==> ./design.v <==
module Async_fifo #(
  parameter D_SIZE = 16 ,                          
  parameter F_DEPTH = 8  ,                         
  parameter P_SIZE = 4                             
)
 (
   input                    i_w_clk,               
   input                    i_w_rstn,              
   input                    i_w_inc,               
   input                    i_r_clk,               
   input                    i_r_rstn,              
   input                    i_r_inc,               
   input   [D_SIZE-1:0]     i_w_data,              
   output  [D_SIZE-1:0]     o_r_data,              
   output                   o_full,                
   output                   o_empty                
);
wire [P_SIZE-2:0] r_addr , w_addr ;
wire [P_SIZE-1:0] w2r_ptr , r2w_ptr ;
wire [P_SIZE-1:0] gray_w_ptr , gray_rd_ptr ;
fifo_mem #(.F_DEPTH(F_DEPTH), .D_SIZE(D_SIZE), .P_SIZE(P_SIZE) ) 
u_fifo_mem (
.w_clk(i_w_clk),              
.w_rstn(i_w_rstn),
.w_inc(i_w_inc),                             
.w_full(o_full),              
.w_addr(w_addr),            
.r_addr(r_addr),
.w_data(i_w_data),                        
.r_data(o_r_data)
); 
fifo_rd # (.P_SIZE(P_SIZE)) u_fifo_rd (
.r_clk(i_r_clk),              
.r_rstn(i_r_rstn),             
.r_inc(i_r_inc),              
.sync_wr_ptr(w2r_ptr),                
.rd_addr(r_addr),            
.gray_rd_ptr(gray_rd_ptr),        
.empty(o_empty)
);
BIT_SYNC #(.NUM_STAGES(2) , .BUS_WIDTH(P_SIZE)) u_w2r_sync (
.CLK(i_r_clk) ,
.RST(i_r_rstn) ,
.ASYNC(gray_w_ptr) ,
.SYNC(w2r_ptr)
);
fifo_wr # (.P_SIZE(P_SIZE)) u_fifo_wr (            
.w_clk(i_w_clk),              
.w_rstn(i_w_rstn),             
.w_inc(i_w_inc),            
.sync_rd_ptr(r2w_ptr),                
.w_addr(w_addr),            
.gray_w_ptr(gray_w_ptr),        
.full(o_full)
);               
BIT_SYNC #(.NUM_STAGES(2) , .BUS_WIDTH(P_SIZE)) u_r2w_sync
(
.CLK(i_w_clk) ,
.RST(i_w_rstn) ,
.ASYNC(gray_rd_ptr) ,
.SYNC(r2w_ptr)
);
endmodule
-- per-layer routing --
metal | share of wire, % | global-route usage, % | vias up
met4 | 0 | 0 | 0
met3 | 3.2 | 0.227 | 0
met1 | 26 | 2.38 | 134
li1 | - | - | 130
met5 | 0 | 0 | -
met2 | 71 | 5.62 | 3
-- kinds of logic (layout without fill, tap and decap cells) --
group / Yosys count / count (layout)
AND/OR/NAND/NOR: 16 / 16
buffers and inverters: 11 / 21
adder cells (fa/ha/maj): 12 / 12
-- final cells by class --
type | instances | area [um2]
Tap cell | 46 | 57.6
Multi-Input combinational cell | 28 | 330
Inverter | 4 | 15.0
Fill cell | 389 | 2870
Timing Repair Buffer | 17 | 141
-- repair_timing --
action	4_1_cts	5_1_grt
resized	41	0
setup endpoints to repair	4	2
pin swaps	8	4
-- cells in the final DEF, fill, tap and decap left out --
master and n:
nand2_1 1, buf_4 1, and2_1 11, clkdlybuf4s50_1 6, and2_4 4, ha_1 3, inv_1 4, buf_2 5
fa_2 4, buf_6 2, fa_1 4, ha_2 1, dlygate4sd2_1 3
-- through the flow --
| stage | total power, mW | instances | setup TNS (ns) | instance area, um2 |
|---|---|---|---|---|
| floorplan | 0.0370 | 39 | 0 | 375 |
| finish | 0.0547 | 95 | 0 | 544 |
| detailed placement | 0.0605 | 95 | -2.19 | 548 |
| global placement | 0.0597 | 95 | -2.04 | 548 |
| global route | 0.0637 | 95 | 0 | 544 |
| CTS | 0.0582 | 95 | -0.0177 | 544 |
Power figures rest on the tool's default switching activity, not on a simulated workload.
File: ./config.mk
export PLATFORM = sky130hd
export DESIGN_NAME = ESC
export DESIGN_NICKNAME = ESC
export VERILOG_FILES = /design/flow/design.v
export SDC_FILE = /design/flow/constraint.sdc
export NUM_CORES = 4
export LEC_CHECK = 1
export CORE_UTILIZATION = 40
File: ./run.sh
#!/bin/bash
# OpenROAD 26Q1-2900-gdf79404cd8, Yosys 0.63+post, stock flow scripts
make -C /OpenROAD-flow-scripts/flow DESIGN_CONFIG=/design/flow/config.mk WORK_HOME=/design/flow/orfs finish
File: ./design.v
`timescale 1ns / 1ps
module ESC( 
    input wire clk,
    input wire rst,
    output wire [7:0] pc_out,
    output wire [15:0] A_out,
    output wire [15:0] mdr_out
    );
    reg [15:0] inst_reg;
    wire [15:0] MDR;     
    reg [15:0] A;
    reg [7:0] PC;
    reg [7:0] MAR;
    reg  mem_write;
    assign {pc_out, A_out, mdr_out}  = {PC, A, MDR};
    reg [3:0] current_state;
    parameter RST_PC = 4'h0,
              FETCH = 4'h1,
              DECODE = 4'h2,
              EXEC_LD = 4'h3,
              EXEC_AD = 4'h4,
              EXEC_ST = 4'h5,
              EXEC_ST1 = 4'h6,
              EXEC_ST2 = 4'h7,
              EXEC_JUMP = 4'h8,
              AD = 8'h0,
              ST = 8'h1,
              LD = 8'h2,
              JUMP = 8'h3;
    RAM ESC_memory (
            .clk(clk),
            .addr (MAR),
            .din (A),
            .write (mem_write),
            .dout (MDR)
    );
    always @ (posedge clk or posedge rst)   begin 
        if (rst) begin 
            current_state <= RST_PC;
        end else begin
            case(current_state)
                RST_PC: begin                        
                    current_state <= FETCH;
                    PC <= 0;
                    MAR <= 0;
                    A <= 0;
                    mem_write <= 0;    
                end 
                FETCH: begin
                    current_state <= DECODE;
                    inst_reg <= MDR;                 
                    PC <= PC + 1;
                    mem_write <= 0;
                end
                DECODE: begin
                    MAR <= inst_reg [7:0];
                    case (inst_reg [15:8])           
                        AD: current_state <= EXEC_AD;
                        ST: current_state <= EXEC_ST;
                        LD: current_state <= EXEC_LD;
                        JUMP: current_state <= EXEC_JUMP;
                        default: current_state <= FETCH;
                    endcase 
                end
                EXEC_LD: begin
                    current_state <= FETCH;
                    A <= MDR;
                    MAR <= PC;                   
                end  
                EXEC_AD: begin 
                    current_state <= FETCH;
                    A <= A + MDR;
                    MAR <= PC;                   
                end
                EXEC_ST: begin 
                    current_state <= EXEC_ST1;    
                    mem_write <= 1;
                end 
                EXEC_ST1: begin
                    current_state <= EXEC_ST2;   
                    mem_write <= 0;
                end
                EXEC_ST2: begin                  
                    current_state <= FETCH;
                    MAR <= PC;
                end
                EXEC_JUMP: begin 
                    current_state <= FETCH;
                    MAR <= inst_reg[7:0];        
                    PC <= inst_reg [7:0];
                end
                default: begin                     
                    MAR <= PC;
                    current_state <= FETCH;
                end
            endcase
        end
    end
endmodule
`timescale 1ns / 1ps
module RAM(
    input wire clk,
    input wire [7:0] addr,
    input wire [15:0] din,
    input wire write,
    output wire [15:0] dout
    );
    reg [15:0] mem [0:255];
    always @ (posedge clk) begin
        if (write)
            mem [addr]  <= din;
    end 
    assign  dout = mem [addr];
endmodule
File: ./constraint.sdc
current_design ESC

set clk_period 113.4
set clk_io_pct 0.2

create_clock -name clk0 -period $clk_period [get_ports {clk}]

set non_clock_inputs [all_inputs -no_clocks]
set_input_delay [expr $clk_period * $clk_io_pct] -clock clk0 $non_clock_inputs
set_output_delay [expr $clk_period * $clk_io_pct] -clock clk0 [all_outputs]
==> node_exporter_impl.prom <==
# HELP chip_impl_metric Flow report values
# TYPE chip_impl_metric gauge
chip_impl_metric{name="crit_fanout",unit=""} 88
chip_impl_metric{name="ys_ff",unit=""} 4162
chip_impl_metric{name="routed-via-count",unit=""} 71700
chip_impl_metric{name="finalCritPeriodShare",unit="%"} 27.1
chip_impl_metric{name="fin_setup_tns",unit="ns"} 0
chip_impl_metric{name="comb_power_share",unit="%"} 1.7
chip_impl_metric{name="cts_setup_buffers",unit=""} 0
chip_impl_metric{name="synth_warnings",unit=""} 2
chip_impl_info{name="synth-main-ff-cell",value="edfxtp_1"} 1
chip_impl_metric{name="dp_hpwl",unit="um"} 243000
chip_impl_metric{name="die_height",unit="um"} 634
chip_impl_info{name="crit_end_element",value="output pin"} 1
chip_impl_metric{name="timing.clock.skew",unit="ns"} 0.0683
chip_impl_info{name="critPathKind",value="reg -> out"} 1
chip_impl_metric{name="route.final.wire_length",unit="um"} 406000
chip_impl_metric{name="antenna_found_initial",unit=""} 19
chip_impl_metric{name="yosys.area.top_type_share",unit="%"} 78.0
chip_impl_info{name="setup.worst_path.start_class",value="flop"} 1
chip_impl_metric{name="cts_htree_levels",unit=""} 5
chip_impl_metric{name="fp.dieW",unit="um"} 634
chip_impl_metric{name="cellInternalPower",unit="mW"} 2.46
chip_impl_metric{name="largest_reg_flops",unit=""} 4096
chip_impl_info{name="tritoncts",value="done"} 1
chip_impl_metric{name="ant_nets",unit=""} 0
chip_impl_metric{name="period_minus_slack",unit="ns"} 30.69
chip_impl_metric{name="power.net_switching",unit="mW"} 0.610
chip_impl_metric{name="post_synth_instance_area",unit="mm^2"} 0.160
chip_impl_metric{name="numPlacedInstances",unit=""} 11900
chip_impl_metric{name="wire_per_inst",unit="um"} 32.1
chip_impl_metric{name="grt_max_degree",unit=""} 137
chip_impl_metric{name="grt.overflow.total",unit=""} 0
chip_impl_metric{name="port_buffers",unit=""} 41
chip_impl_metric{name="vias_per_cell",unit=""} 5.66
chip_impl_info{name="class_of_the_worst_hold_path",value="reg -> reg"} 1
chip_impl_metric{name="boundaryPins",unit=""} 42
chip_impl_metric{name="number_of_buffers_inserted_during_clock_tree_synthesis",unit=""} 420
chip_impl_metric{name="crit_path_max_incr_delay",unit="ns"} 0.74
chip_impl_metric{name="clkSinkCount",unit=""} 4162
chip_impl_info{name="rsz0062_at_grt",value="false"} 1
chip_impl_metric{name="hold_violations",unit=""} 0
chip_impl_metric{name="synthCells",unit=""} 6515
chip_impl_info{name="biggest_area_consumer_among_synthesized_cells",value="edfxtp_1"} 1
chip_impl_metric{name="core.rowCount",unit=""} 231
chip_impl_info{name="worst_path_most_repeated_cell",value="buf_4"} 1
chip_impl_info{name="cp_max_delay_cell",value="dfxtp_4"} 1
chip_impl_metric{name="grt_use_total",unit="%"} 22.8
chip_impl_metric{name="cts_hold_buf",unit=""} 0
chip_impl_metric{name="cell_area_power_density",unit="mW/mm^2"} 16.8
chip_impl_metric{name="edf_count",unit=""} 4145
chip_impl_metric{name="grt_first_pass_wirelength",unit="um"} 581000
chip_impl_metric{name="highest_ir_drop_seen_on_vdd",unit="uV"} 13.0
chip_impl_info{name="cts-root-buf",value="clkbuf_16"} 1
chip_impl_metric{name="power_frac_seq",unit="%"} 55.0
chip_impl_metric{name="final.setup.worst_slack",unit="ns"} 82.71
chip_impl_metric{name="max_slew.worst_pin.slew",unit="ns"} 1.11
chip_impl_metric{name="power.share.clock",unit="%"} 43.3
chip_impl_metric{name="openroad.warnings",unit=""} 46
chip_impl_metric{name="leakagePower",unit="nW"} 56.3
chip_impl_metric{name="setup_viol_count_final",unit=""} 0
chip_impl_metric{name="yosysCellCount",unit=""} 6515
chip_impl_metric{name="cts_max_path_buffers",unit=""} 4
chip_impl_metric{name="drt_iter0_markers",unit=""} 4466
chip_impl_metric{name="clock.latency.late_pin",unit="ns"} 0.98
chip_impl_metric{name="critPathRequiredTime",unit="ns"} 90.72
chip_impl_metric{name="flow.area_growth_from_synthesis",unit="%"} 14.2
chip_impl_metric{name="arrival",unit="ns"} 8.01
chip_impl_metric{name="first_global_vias",unit=""} 79900
chip_impl_metric{name="synthDistinctLibCells",unit=""} 57
chip_impl_info{name="synth.area.top_cells",value="edfxtp_1 78%, mux4_2 18%, nor2_1 0.66%"} 1
chip_impl_metric{name="fp_util",unit="%"} 40.3
chip_impl_metric{name="die_area",unit="mm^2"} 0.402
chip_impl_metric{name="max-cap-violations",unit=""} 0
chip_impl_metric{name="cts.clk_slew.worst_paths",unit="ns"} 0.06
chip_impl_metric{name="number_of_gates_resized_after_cts",unit=""} 0
chip_impl_info{name="outcome",value="finished, final reports clean"} 1
chip_impl_metric{name="synth_seq_share",unit="%"} 78.2
chip_impl_metric{name="fmax",unit="GHz"} 0.0326
chip_impl_metric{name="core_area",unit="mm^2"} 0.397
chip_impl_info{name="sequence_of_cells_on_the_critical_path",value="buf_4 > buf_12 > buf_4 > buf_4 > buf_4 > mux4_2 > mux4_2 > mux4_2 > a22oi_1 > nand2_1 > clkdlybuf4s50_1"} 1
chip_impl_metric{name="routabilityCongestion",unit=""} 0.864
chip_impl_metric{name="synth.yosys.chip_area",unit="mm^2"} 0.160
chip_impl_metric{name="proportion_of_register_bits_with_asynchronous_set_or_reset_after_synthesis",unit="%"} 0.216
chip_impl_metric{name="sw_frac_of_total",unit="%"} 19.9
chip_impl_info{name="timing.hold.worst.start",value="current_state[6]$_DFF_PP0_"} 1
chip_impl_metric{name="slew_violations",unit=""} 0
chip_impl_metric{name="relSlewSlack",unit="%"} 24.9
chip_impl_metric{name="final_layout_size_suffix_gt1_share",unit="%"} 34.1
chip_impl_metric{name="post-route-drc-count",unit=""} 0
chip_impl_metric{name="detailedRoute.firstPassIterationCount",unit=""} 5
chip_impl_metric{name="postSynthAreaPerCell",unit="um^2"} 24.5
chip_impl_metric{name="p_total",unit="mW"} 3.07
chip_impl_metric{name="final_cells",unit=""} 12700
chip_impl_metric{name="placement.setup.worst_slack",unit="ns"} 83.65
[final timing paths]
kind / endpoint / slack [ns] / depth (start not counted)
max in group asynchronous: current_state[0]$_DFF_PP1_ / 90.93 / 2
min in group asynchronous: current_state[7]$_DFF_PP0_ / 22.18 / 2
hold reg to reg: current_state[4]$_DFF_PP0_ / 0.43 / 0
setup / recovery: mdr_out[5] / 82.71 / 11
hold / removal: current_state[4]$_DFF_PP0_ / 0.43 / 0
setup reg to reg: A[15]$_DFFE_PP_ / 104.33 / 19
[power groups by stage]
stage	Combinational [mW]	Clock, mW	Sequential (mW)
after CTS	0.0535	1.35	1.69
after global routing	0.0564	1.41	1.69
final	0.0523	1.33	1.69
[synthesized netlist by cell type, types with 4 or more instances]
master	instances
dfxtp_1	8
dfrtp_1	8
or3_1	5
nor2_1	280
nand2_1	64
nor4_1	5
nand4_1	10
edfxtp_1	4145
mux2i_1	33
clkbuf_1	171
o211ai_1	6
nor2b_1	17
xor2_1	9
nor3_1	9
a21o_1	6
buf_1	69
buf_2	120
a22oi_1	36
nand2b_1	11
ha_1	16
mux2_2	28
a22o_1	15
xnor2_1	7
nand3_1	33
a21oi_1	9
mux4_2	1302
inv_1	8
a221oi_1	8
o21ai_0	26
and3_1	4
o22ai_1	10
[cell type report]
cell class,count,area [um^2]
Antenna cell,8,20.0
Clock buffer,512,11000
Clock inverter,246,2160
Fill cell,31600,214000
Inverter,8,30.0
Multi-Input combinational cell,1984,33600
Sequential cell,4162,125000
Tap cell,5242,6560
Timing Repair Buffer,513,4090
[placed cells by master, fill, tap and decap left out, drive strengths merged, types with 9 or more instances in the layout]
cell type	count
a21oi	9
a22o	15
a22oi	36
buf	472
bufinv	30
clkbuf	512
clkdlybuf4s50	41
clkinv	183
clkinvlp	15
edfxtp	4145
ha	16
inv	26
mux2	28
mux2i	33
mux4	1302
nand2	64
nand2b	11
nand3	33
nand4	10
nor2	280
nor2b	17
nor3	9
o21ai	27
o22ai	10
xor2	9
[layer usage]
layer	share of wire [%]	vias to the layer above	track usage, %	routed length (um)
met3	18	663	18.5	75100
li1	-	29400	-	-
met4	4.4	30	7.45	17700
met5	0.19	-	1.16	771
met2	48	4886	33.4	194000
met1	29	36700	25.2	119000
[kinds of logic (layout without fill, tap and decap cells)]
logic type	Yosys count	after routing	synth area share [%]
DFF	4162	4162	78.2
muxes	1363	1363	18.8
and+or+nand+nor	449	449	1.19
buffers and inverters	369	1279	0.964
AOI/OAI and AO/OA	137	137	0.607
adders and majority gates	17	17	0.138
xor gates and xnor gates	17	17	0.102
other	1	9	0.00235
[metrics by stage]
stage          hold slack, ns  util (%)  area [um^2]
2_1_floorplan           0.376         -       160000
5_1_grt                 0.452      46.0       182000
3_5_place_dp            0.419      42.7       169000
3_3_place_gp            0.408      42.7       169000
4_1_cts                 0.433      46.0       182000
6_report                0.434      46.0       182000
[worst max-delay path, delay by kind of cell (launching register included)]
kind / cells / cell delay, ns
simple gates: 1 / 0.43
compound gates: 1 / 0.56
flops: 1 / 0.74
buf+inv: 6 / 3.69
mux: 3 / 1.36
==> flow/run.sh <==
#!/bin/bash
# OpenROAD 26Q1-2900-gdf79404cd8, Yosys 0.63+post, stock flow scripts
make -C /OpenROAD-flow-scripts/flow DESIGN_CONFIG=/design/flow/config.mk WORK_HOME=/design/flow/orfs finish
==> flow/constraint.sdc <==
current_design delay_timer

set clk_period 1.3
set clk_io_pct 0.2

create_clock -name clk0 -period $clk_period [get_ports {clk}]

set non_clock_inputs [all_inputs -no_clocks]
set_input_delay [expr $clk_period * $clk_io_pct] -clock clk0 $non_clock_inputs
set_output_delay [expr $clk_period * $clk_io_pct] -clock clk0 [all_outputs]
==> flow/config.mk <==
export PLATFORM = sky130hd
export DESIGN_NAME = delay_timer
export DESIGN_NICKNAME = delay_timer
export VERILOG_FILES = /design/flow/design.v
export SDC_FILE = /design/flow/constraint.sdc
export NUM_CORES = 4
export LEC_CHECK = 1
export CORE_AREA = 10 10 91 91
export DIE_AREA = 0 0 101 101
==> run.sh <==
#!/bin/bash
# OpenROAD 26Q1-2900-gdf79404cd8, Yosys 0.63+post, stock flow scripts
make -C /OpenROAD-flow-scripts/flow DESIGN_CONFIG=/design/flow/config.mk WORK_HOME=/design/flow/orfs finish
==> config.mk <==
export PLATFORM = sky130hd
export DESIGN_NAME = BlockRAM_1KB
export DESIGN_NICKNAME = BlockRAM_1KB
export VERILOG_FILES = /design/flow/design.v
export SDC_FILE = /design/flow/constraint.sdc
export NUM_CORES = 4
export LEC_CHECK = 1
export CORE_UTILIZATION = 30
export SYNTH_MEMORY_MAX_BITS = 65536
==> constraint.sdc <==
current_design BlockRAM_1KB

set clk_period 140.4
set clk_io_pct 0.2

create_clock -name clk0 -period $clk_period [get_ports {clk}]

set non_clock_inputs [all_inputs -no_clocks]
set_input_delay [expr $clk_period * $clk_io_pct] -clock clk0 $non_clock_inputs
set_output_delay [expr $clk_period * $clk_io_pct] -clock clk0 [all_outputs]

-=-=-=-=-

About this exercise.
All lines in the listing above from the line containing "0.0637 | 95 | 0 | 544 |" to the line containing "reg [15:0] A;", inclusive, should be retyped exactly; no other lines should appear.

Solution to the exercise.
| global route | 0.0637 | 95 | 0 | 544 |
| CTS | 0.0582 | 95 | -0.0177 | 544 |
Power figures rest on the tool's default switching activity, not on a simulated workload.
File: ./config.mk
export PLATFORM = sky130hd
export DESIGN_NAME = ESC
export DESIGN_NICKNAME = ESC
export VERILOG_FILES = /design/flow/design.v
export SDC_FILE = /design/flow/constraint.sdc
export NUM_CORES = 4
export LEC_CHECK = 1
export CORE_UTILIZATION = 40
File: ./run.sh
#!/bin/bash
# OpenROAD 26Q1-2900-gdf79404cd8, Yosys 0.63+post, stock flow scripts
make -C /OpenROAD-flow-scripts/flow DESIGN_CONFIG=/design/flow/config.mk WORK_HOME=/design/flow/orfs finish
File: ./design.v
`timescale 1ns / 1ps
module ESC( 
    input wire clk,
    input wire rst,
    output wire [7:0] pc_out,
    output wire [15:0] A_out,
    output wire [15:0] mdr_out
    );
    reg [15:0] inst_reg;
    wire [15:0] MDR;     
    reg [15:0] A;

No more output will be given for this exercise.